When you transcribe the records that follow, reproduce each line exactly as given.
────────────────
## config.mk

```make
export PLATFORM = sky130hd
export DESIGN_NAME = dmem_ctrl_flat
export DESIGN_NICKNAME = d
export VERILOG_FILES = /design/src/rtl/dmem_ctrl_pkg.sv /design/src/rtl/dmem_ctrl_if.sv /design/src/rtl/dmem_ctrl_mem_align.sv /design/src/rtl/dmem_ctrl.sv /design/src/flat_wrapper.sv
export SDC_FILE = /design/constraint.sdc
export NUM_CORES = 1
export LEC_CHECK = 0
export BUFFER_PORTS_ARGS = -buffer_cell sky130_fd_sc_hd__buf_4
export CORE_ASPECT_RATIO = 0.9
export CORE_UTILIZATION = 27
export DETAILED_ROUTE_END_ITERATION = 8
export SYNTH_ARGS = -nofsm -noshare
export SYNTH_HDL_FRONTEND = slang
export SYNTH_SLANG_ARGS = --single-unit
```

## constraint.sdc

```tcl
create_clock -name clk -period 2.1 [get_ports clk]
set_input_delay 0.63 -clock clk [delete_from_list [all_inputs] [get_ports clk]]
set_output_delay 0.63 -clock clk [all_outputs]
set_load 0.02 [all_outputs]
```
────────────────
Result of this exercise ->
## config.mk

```make
export PLATFORM = sky130hd
export DESIGN_NAME = dmem_ctrl_flat
export DESIGN_NICKNAME = d
export VERILOG_FILES = /design/src/rtl/dmem_ctrl_pkg.sv /design/src/rtl/dmem_ctrl_if.sv /design/src/rtl/dmem_ctrl_mem_align.sv /design/src/rtl/dmem_ctrl.sv /design/src/flat_wrapper.sv
export SDC_FILE = /design/constraint.sdc
export NUM_CORES = 1
export LEC_CHECK = 0
export BUFFER_PORTS_ARGS = -buffer_cell sky130_fd_sc_hd__buf_4
export CORE_ASPECT_RATIO = 0.9
export CORE_UTILIZATION = 27
export DETAILED_ROUTE_END_ITERATION = 8
export SYNTH_ARGS = -nofsm -noshare
export SYNTH_HDL_FRONTEND = slang
export SYNTH_SLANG_ARGS = --single-unit
```

## constraint.sdc

```tcl
create_clock -name clk -period 2.1 [get_ports clk]
set_input_delay 0.63 -clock clk [delete_from_list [all_inputs] [get_ports clk]]
set_output_delay 0.63 -clock clk [all_outputs]
set_load 0.02 [all_outputs]
```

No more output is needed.